§ **TASK**
Of all the entries below, retype only the lines from the one with "end else if (tick_i) begin" through the one with "if (qtr_q == 2'd1 && bitcnt_q != 4'd8)", exactly as they appear.

§ **DATA FOR THIS EXERCISE**
┄┄┄┄┄┄
==> src/rtl/rbm_pkg.sv <==
package rbm_pkg;
  typedef enum logic [2:0] {
    ST_IDLE,
    ST_START,
    ST_SEND,
    ST_RECV,
    ST_RSTART,
    ST_STOP
  } rbm_state_e;

  typedef enum logic [1:0] {
    BK_DEVW,
    BK_DEVR,
    BK_IADR,
    BK_DATA
  } rbm_kind_e;
endpackage

==> src/rtl/rbm_quarter.sv <==
module rbm_quarter #(
  parameter int DIV_W = 8
) (
  input  logic             clk,
  input  logic             rst_n,
  input  logic             run_i,
  input  logic [DIV_W-1:0] div_i,
  output logic             tick_o
);
  logic [DIV_W-1:0] cnt_q, cnt_d;

  always_comb begin
    tick_o = run_i && (cnt_q == div_i);
    if (!run_i || tick_o) cnt_d = '0;
    else                  cnt_d = cnt_q + 1'b1;
  end

  always_ff @(posedge clk or negedge rst_n) begin
    if (!rst_n) cnt_q <= '0;
    else        cnt_q <= cnt_d;
  end
endmodule

==> src/rtl/rbm_lines.sv <==
module rbm_lines
  import rbm_pkg::*;
(
  input  rbm_state_e state_i,
  input  logic [1:0] qtr_i,
  input  logic       bit_i,
  input  logic       ack_slot_i,
  output logic       scl_oe_o,
  output logic       sda_oe_o
);
  logic edge_low;

  always_comb begin
    // In a bit cell, SCL is low in the first and last quarters.
    edge_low = (qtr_i == 2'd0) || (qtr_i == 2'd3);
    scl_oe_o = 1'b0;
    sda_oe_o = 1'b0;
    case (state_i)
      ST_START: begin
        scl_oe_o = (qtr_i == 2'd3);
        sda_oe_o = qtr_i[1];
      end
      ST_RSTART: begin
        scl_oe_o = edge_low;
        sda_oe_o = qtr_i[1];
      end
      ST_STOP: begin
        scl_oe_o = (qtr_i == 2'd0);
        sda_oe_o = !qtr_i[1];
      end
      ST_SEND: begin
        scl_oe_o = edge_low;
        sda_oe_o = !ack_slot_i && !bit_i;
      end
      ST_RECV: scl_oe_o = edge_low;
      default: ;
    endcase
  end
endmodule

==> src/rtl/rbm_engine.sv <==
module rbm_engine
  import rbm_pkg::*;
#(
  parameter int DIV_W      = 8,
  parameter int IADR_BYTES = 3
) (
  input  logic                            clk,
  input  logic                            rst_n,
  input  logic                            start_i,
  input  logic                            rd_i,
  input  logic [6:0]                      dev_i,
  input  logic [$clog2(IADR_BYTES+1)-1:0] isz_i,
  input  logic [8*IADR_BYTES-1:0]         iadr_i,
  input  logic [7:0]                      wdata_i,
  input  logic [DIV_W-1:0]                div_i,
  input  logic                            tick_i,
  input  logic                            sda_i,
  output rbm_state_e                      state_o,
  output logic [1:0]                      qtr_o,
  output logic                            bit_o,
  output logic                            ack_slot_o,
  output logic [DIV_W-1:0]                div_o,
  output logic                            busy_o,
  output logic                            done_o,
  output logic                            nack_err_o,
  output logic [7:0]                      rdata_o
);
  localparam int LW     = $clog2(IADR_BYTES + 1);
  localparam int IADR_W = 8 * IADR_BYTES;

  rbm_state_e        state_q, state_d;
  rbm_kind_e         kind_q, kind_d;
  logic [1:0]        qtr_q, qtr_d;
  logic [3:0]        bitcnt_q, bitcnt_d;
  logic [7:0]        shreg_q, shreg_d;
  logic [LW-1:0]     left_q, left_d;
  logic              rd_q, rd_d;
  logic [6:0]        dev_q, dev_d;
  logic [IADR_W-1:0] iadr_q, iadr_d;
  logic [7:0]        wdata_q, wdata_d;
  logic [DIV_W-1:0]  div_q, div_d;
  logic              nackb_q, nackb_d;
  logic              done_q, done_d;
  logic              err_q, err_d;
  logic [7:0]        rdata_q, rdata_d;
  logic [7:0]        iad_byte;

  // Picks the register-address byte that matches the count still to send.
  always_comb begin
    iad_byte = '0;
    for (int k = 0; k < IADR_BYTES; k++)
      if (int'(left_q) == k + 1) iad_byte = iadr_q[k*8 +: 8];
  end

  always_comb begin
    state_d  = state_q;  kind_d  = kind_q;  qtr_d   = qtr_q;
    bitcnt_d = bitcnt_q; shreg_d = shreg_q; left_d  = left_q;
    rd_d     = rd_q;     dev_d   = dev_q;   iadr_d  = iadr_q;
    wdata_d  = wdata_q;  div_d   = div_q;   nackb_d = nackb_q;
    err_d    = err_q;    rdata_d = rdata_q; done_d  = 1'b0;
    if (state_q == ST_IDLE) begin
      if (start_i) begin
        rd_d = rd_i; dev_d = dev_i; left_d = isz_i; iadr_d = iadr_i;
        wdata_d = wdata_i; div_d = div_i; err_d = 1'b0;
        qtr_d = 2'd0; state_d = ST_START;
      end
    end else if (tick_i) begin
      qtr_d = qtr_q + 2'd1;
      case (state_q)
        ST_START, ST_RSTART: begin
          if (qtr_q == 2'd3) begin
            bitcnt_d = '0;
            state_d  = ST_SEND;
            if (state_q == ST_RSTART || (rd_q && left_q == '0)) begin
              shreg_d = {dev_q, 1'b1}; kind_d = BK_DEVR;
            end else begin
              shreg_d = {dev_q, 1'b0}; kind_d = BK_DEVW;
            end
          end
        end
        ST_SEND: begin
          if (qtr_q == 2'd1 && bitcnt_q == 4'd8) nackb_d = sda_i;
          if (qtr_q == 2'd3) begin
            if (bitcnt_q != 4'd8) begin
              shreg_d  = {shreg_q[6:0], 1'b0};
              bitcnt_d = bitcnt_q + 4'd1;
            end else if (nackb_q) begin
              err_d   = 1'b1;
              state_d = ST_STOP;
            end else begin
              bitcnt_d = '0;
              case (kind_q)
                BK_DEVW, BK_IADR: begin
                  if (left_q != '0) begin
                    shreg_d = iad_byte; kind_d = BK_IADR; left_d = left_q - 1'b1;
                  end else if (rd_q) begin
                    state_d = ST_RSTART;
                  end else begin
                    shreg_d = wdata_q; kind_d = BK_DATA;
                  end
                end
                BK_DEVR: state_d = ST_RECV;
                default: state_d = ST_STOP;
              endcase
            end
          end
        end
        ST_RECV: begin
          if (qtr_q == 2'd1 && bitcnt_q != 4'd8) shreg_d = {shreg_q[6:0], sda_i};
          if (qtr_q == 2'd3) begin
            if (bitcnt_q != 4'd8) bitcnt_d = bitcnt_q + 4'd1;
            else begin
              rdata_d = shreg_q;
              state_d = ST_STOP;
            end
          end
        end
        ST_STOP: begin
          if (qtr_q == 2'd3) begin
            state_d = ST_IDLE;
            done_d  = 1'b1;
          end
        end
        default: state_d = ST_IDLE;
      endcase
    end
  end

  always_ff @(posedge clk or negedge rst_n) begin
    if (!rst_n) begin
      state_q <= ST_IDLE; kind_q <= BK_DEVW; qtr_q <= '0; bitcnt_q <= '0;
      shreg_q <= '0; left_q <= '0; rd_q <= 1'b0; dev_q <= '0; iadr_q <= '0;
      wdata_q <= '0; div_q <= '0; nackb_q <= 1'b0; done_q <= 1'b0;
      err_q <= 1'b0; rdata_q <= '0;
    end else begin
      state_q <= state_d; kind_q <= kind_d; qtr_q <= qtr_d; bitcnt_q <= bitcnt_d;
      shreg_q <= shreg_d; left_q <= left_d; rd_q <= rd_d; dev_q <= dev_d;
      iadr_q <= iadr_d; wdata_q <= wdata_d; div_q <= div_d; nackb_q <= nackb_d;
      done_q <= done_d; err_q <= err_d; rdata_q <= rdata_d;
    end
  end

  assign state_o    = state_q;
  assign qtr_o      = qtr_q;
  assign bit_o      = shreg_q[7];
  assign ack_slot_o = (bitcnt_q == 4'd8);
  assign div_o      = div_q;
  assign busy_o     = (state_q != ST_IDLE);
  assign done_o     = done_q;
  assign nack_err_o = err_q;
  assign rdata_o    = rdata_q;
endmodule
┄┄┄┄┄┄
§ **SOLUTION**
    end else if (tick_i) begin
      qtr_d = qtr_q + 2'd1;
      case (state_q)
        ST_START, ST_RSTART: begin
          if (qtr_q == 2'd3) begin
            bitcnt_d = '0;
            state_d  = ST_SEND;
            if (state_q == ST_RSTART || (rd_q && left_q == '0)) begin
              shreg_d = {dev_q, 1'b1}; kind_d = BK_DEVR;
            end else begin
              shreg_d = {dev_q, 1'b0}; kind_d = BK_DEVW;
            end
          end
        end
        ST_SEND: begin
          if (qtr_q == 2'd1 && bitcnt_q == 4'd8) nackb_d = sda_i;
          if (qtr_q == 2'd3) begin
            if (bitcnt_q != 4'd8) begin
              shreg_d  = {shreg_q[6:0], 1'b0};
              bitcnt_d = bitcnt_q + 4'd1;
            end else if (nackb_q) begin
              err_d   = 1'b1;
              state_d = ST_STOP;
            end else begin
              bitcnt_d = '0;
              case (kind_q)
                BK_DEVW, BK_IADR: begin
                  if (left_q != '0) begin
                    shreg_d = iad_byte; kind_d = BK_IADR; left_d = left_q - 1'b1;
                  end else if (rd_q) begin
                    state_d = ST_RSTART;
                  end else begin
                    shreg_d = wdata_q; kind_d = BK_DATA;
                  end
                end
                BK_DEVR: state_d = ST_RECV;
                default: state_d = ST_STOP;
              endcase
            end
          end
        end
        ST_RECV: begin
          if (qtr_q == 2'd1 && bitcnt_q != 4'd8) shreg_d = {shreg_q[6:0], sda_i};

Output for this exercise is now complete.